Your assignment →
Filter the records below, keeping only lines with the string "order".

Stored items:
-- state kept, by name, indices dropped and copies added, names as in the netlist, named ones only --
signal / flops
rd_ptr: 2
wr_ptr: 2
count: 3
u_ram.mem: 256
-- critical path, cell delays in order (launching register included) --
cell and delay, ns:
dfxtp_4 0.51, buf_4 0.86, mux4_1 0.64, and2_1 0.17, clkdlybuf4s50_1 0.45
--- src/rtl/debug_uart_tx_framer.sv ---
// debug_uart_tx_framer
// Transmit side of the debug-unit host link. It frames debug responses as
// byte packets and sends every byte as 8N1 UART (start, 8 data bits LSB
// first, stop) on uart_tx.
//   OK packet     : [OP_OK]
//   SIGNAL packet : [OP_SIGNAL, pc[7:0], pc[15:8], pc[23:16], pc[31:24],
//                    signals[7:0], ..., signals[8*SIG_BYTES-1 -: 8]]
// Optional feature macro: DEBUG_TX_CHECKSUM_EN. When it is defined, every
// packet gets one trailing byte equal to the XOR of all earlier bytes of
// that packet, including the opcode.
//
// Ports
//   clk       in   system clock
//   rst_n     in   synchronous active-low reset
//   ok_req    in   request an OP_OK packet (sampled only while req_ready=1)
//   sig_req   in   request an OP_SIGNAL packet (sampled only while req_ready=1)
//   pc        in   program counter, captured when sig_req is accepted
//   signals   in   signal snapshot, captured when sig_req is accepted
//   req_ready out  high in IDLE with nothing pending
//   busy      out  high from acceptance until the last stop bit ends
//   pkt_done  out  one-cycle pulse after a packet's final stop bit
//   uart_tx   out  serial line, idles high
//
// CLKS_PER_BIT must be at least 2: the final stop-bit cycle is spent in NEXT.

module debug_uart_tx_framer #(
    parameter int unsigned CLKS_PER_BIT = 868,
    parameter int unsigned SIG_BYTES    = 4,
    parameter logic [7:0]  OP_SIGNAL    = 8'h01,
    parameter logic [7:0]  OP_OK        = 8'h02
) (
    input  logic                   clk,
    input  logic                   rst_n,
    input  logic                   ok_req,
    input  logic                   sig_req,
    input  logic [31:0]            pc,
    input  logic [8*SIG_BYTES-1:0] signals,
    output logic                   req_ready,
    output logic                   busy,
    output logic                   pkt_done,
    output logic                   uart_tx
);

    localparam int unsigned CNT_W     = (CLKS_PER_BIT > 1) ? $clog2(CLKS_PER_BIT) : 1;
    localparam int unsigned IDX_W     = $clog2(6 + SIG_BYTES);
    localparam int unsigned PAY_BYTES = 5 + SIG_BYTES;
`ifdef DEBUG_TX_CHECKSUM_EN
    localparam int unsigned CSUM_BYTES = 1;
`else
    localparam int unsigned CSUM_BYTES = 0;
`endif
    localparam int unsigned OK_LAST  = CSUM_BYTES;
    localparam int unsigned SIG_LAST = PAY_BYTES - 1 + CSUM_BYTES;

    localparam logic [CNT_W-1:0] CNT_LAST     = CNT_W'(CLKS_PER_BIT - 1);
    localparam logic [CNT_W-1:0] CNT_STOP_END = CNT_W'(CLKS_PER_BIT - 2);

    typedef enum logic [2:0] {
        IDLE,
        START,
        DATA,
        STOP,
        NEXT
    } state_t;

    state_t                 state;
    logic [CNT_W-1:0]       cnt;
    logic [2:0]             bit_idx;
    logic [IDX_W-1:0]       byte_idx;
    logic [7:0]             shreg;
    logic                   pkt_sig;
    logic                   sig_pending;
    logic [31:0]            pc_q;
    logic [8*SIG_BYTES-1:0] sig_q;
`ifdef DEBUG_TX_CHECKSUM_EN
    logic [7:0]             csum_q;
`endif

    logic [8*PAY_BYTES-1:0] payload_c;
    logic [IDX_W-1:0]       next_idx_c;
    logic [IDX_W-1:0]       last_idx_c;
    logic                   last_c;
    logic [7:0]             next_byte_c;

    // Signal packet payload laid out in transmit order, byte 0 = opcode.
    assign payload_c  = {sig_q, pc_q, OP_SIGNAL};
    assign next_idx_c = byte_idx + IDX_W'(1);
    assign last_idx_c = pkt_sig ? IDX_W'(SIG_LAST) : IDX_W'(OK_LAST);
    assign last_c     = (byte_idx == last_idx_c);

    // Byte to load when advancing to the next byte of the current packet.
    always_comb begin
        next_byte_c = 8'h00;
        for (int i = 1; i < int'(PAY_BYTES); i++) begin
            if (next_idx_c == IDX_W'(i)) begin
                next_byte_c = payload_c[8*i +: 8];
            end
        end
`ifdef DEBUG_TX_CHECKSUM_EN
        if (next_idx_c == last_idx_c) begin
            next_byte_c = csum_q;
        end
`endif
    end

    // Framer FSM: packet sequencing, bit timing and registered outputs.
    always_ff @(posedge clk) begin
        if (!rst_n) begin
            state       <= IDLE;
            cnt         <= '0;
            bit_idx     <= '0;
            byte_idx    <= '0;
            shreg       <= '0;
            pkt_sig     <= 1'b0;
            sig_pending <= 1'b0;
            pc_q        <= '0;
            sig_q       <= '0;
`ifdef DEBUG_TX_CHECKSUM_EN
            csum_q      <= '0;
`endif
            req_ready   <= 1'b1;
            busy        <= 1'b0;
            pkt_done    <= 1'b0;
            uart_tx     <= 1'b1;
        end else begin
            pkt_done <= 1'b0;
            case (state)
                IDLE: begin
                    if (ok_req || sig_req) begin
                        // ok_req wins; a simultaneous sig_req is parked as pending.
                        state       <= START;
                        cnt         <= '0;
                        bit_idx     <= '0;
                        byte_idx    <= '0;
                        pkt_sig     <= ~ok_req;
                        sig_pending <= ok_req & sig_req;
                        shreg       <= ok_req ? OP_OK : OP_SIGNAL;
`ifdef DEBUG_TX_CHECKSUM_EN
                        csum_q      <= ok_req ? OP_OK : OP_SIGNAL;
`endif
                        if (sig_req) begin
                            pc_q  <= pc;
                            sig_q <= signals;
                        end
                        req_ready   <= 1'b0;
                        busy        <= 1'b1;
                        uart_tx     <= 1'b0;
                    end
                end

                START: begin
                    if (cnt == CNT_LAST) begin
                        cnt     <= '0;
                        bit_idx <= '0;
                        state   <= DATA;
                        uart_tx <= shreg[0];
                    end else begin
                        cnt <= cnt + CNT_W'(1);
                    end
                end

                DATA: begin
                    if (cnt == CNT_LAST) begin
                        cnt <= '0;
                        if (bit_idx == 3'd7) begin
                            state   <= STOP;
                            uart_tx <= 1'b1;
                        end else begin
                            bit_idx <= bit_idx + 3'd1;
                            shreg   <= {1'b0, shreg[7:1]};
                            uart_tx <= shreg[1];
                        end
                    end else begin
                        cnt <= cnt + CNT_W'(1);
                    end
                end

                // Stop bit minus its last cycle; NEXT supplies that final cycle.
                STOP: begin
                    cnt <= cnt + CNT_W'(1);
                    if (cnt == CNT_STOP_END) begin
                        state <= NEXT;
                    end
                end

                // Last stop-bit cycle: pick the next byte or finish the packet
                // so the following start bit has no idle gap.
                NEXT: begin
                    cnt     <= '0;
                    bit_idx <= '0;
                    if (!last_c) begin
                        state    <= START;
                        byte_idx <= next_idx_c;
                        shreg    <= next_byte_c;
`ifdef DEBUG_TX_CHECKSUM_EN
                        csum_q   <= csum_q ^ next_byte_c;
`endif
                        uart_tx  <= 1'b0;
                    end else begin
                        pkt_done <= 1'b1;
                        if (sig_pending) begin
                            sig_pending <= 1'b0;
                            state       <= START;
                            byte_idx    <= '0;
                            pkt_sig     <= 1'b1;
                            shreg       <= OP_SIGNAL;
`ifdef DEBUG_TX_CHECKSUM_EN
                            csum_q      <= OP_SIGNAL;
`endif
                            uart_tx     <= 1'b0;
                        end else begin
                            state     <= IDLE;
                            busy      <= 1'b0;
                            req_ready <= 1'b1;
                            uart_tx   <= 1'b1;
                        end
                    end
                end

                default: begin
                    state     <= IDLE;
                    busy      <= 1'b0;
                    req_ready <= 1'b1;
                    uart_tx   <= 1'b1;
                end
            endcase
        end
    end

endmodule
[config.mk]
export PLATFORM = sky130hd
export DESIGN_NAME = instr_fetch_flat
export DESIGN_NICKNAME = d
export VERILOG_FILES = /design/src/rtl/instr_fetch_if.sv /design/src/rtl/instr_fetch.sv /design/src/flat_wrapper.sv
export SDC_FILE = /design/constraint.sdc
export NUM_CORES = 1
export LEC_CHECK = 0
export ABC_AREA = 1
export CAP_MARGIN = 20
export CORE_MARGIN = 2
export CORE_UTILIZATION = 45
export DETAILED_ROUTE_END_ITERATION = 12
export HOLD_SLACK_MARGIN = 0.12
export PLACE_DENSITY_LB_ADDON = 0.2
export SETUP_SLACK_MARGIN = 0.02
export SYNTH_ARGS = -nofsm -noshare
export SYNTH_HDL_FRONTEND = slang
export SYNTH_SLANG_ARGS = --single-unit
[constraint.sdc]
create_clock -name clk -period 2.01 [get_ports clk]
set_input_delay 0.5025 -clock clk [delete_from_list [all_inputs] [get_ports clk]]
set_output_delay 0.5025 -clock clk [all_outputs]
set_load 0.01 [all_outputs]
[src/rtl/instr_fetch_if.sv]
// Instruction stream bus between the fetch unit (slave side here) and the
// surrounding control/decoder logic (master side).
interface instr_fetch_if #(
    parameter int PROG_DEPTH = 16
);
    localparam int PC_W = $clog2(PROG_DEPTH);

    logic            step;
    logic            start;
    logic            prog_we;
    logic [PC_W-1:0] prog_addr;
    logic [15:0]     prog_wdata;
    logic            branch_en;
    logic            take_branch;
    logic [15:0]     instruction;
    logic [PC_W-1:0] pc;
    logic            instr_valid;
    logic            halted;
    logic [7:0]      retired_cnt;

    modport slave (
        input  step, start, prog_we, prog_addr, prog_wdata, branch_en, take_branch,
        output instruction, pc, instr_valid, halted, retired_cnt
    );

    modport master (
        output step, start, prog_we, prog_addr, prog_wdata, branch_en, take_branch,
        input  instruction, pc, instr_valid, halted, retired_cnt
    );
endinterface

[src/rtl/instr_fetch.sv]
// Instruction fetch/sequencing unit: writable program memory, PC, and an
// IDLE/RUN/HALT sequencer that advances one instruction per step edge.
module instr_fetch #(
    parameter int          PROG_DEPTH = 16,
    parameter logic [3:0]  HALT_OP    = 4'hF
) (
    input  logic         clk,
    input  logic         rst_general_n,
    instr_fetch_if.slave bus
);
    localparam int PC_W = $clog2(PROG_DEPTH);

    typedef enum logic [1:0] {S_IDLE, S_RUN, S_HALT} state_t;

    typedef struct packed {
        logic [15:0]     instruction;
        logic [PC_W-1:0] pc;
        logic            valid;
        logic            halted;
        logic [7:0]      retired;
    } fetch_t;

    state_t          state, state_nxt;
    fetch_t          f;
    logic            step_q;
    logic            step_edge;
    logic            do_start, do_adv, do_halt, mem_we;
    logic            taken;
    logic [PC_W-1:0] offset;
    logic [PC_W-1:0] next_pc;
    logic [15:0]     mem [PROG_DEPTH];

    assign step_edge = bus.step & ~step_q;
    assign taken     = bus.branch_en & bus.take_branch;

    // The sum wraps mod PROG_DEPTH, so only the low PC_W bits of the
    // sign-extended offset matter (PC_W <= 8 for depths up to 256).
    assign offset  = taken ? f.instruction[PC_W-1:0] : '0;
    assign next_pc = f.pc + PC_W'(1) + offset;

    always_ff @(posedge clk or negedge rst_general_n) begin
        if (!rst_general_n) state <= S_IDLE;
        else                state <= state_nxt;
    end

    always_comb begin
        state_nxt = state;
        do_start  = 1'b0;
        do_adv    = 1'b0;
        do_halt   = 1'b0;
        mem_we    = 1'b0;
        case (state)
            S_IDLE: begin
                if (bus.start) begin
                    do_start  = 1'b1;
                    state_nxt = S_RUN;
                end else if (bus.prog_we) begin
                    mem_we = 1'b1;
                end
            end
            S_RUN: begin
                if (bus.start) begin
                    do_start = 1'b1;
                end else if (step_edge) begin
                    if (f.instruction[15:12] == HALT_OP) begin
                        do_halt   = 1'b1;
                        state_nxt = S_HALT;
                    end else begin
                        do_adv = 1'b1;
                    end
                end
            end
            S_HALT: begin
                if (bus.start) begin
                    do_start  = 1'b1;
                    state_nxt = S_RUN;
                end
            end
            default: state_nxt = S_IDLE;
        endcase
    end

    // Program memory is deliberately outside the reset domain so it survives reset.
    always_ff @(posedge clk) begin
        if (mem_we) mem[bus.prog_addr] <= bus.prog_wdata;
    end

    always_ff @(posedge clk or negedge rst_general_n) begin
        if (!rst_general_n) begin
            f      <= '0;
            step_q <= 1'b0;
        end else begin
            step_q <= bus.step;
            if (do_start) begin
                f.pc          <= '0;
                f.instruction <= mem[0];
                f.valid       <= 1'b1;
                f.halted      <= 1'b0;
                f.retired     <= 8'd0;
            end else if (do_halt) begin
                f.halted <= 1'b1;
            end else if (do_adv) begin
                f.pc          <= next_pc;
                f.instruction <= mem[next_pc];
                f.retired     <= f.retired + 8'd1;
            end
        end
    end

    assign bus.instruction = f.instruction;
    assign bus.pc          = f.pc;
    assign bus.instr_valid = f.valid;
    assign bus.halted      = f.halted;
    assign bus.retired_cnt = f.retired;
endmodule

Answer to the exercise →
-- critical path, cell delays in order (launching register included) --
    // Signal packet payload laid out in transmit order, byte 0 = opcode.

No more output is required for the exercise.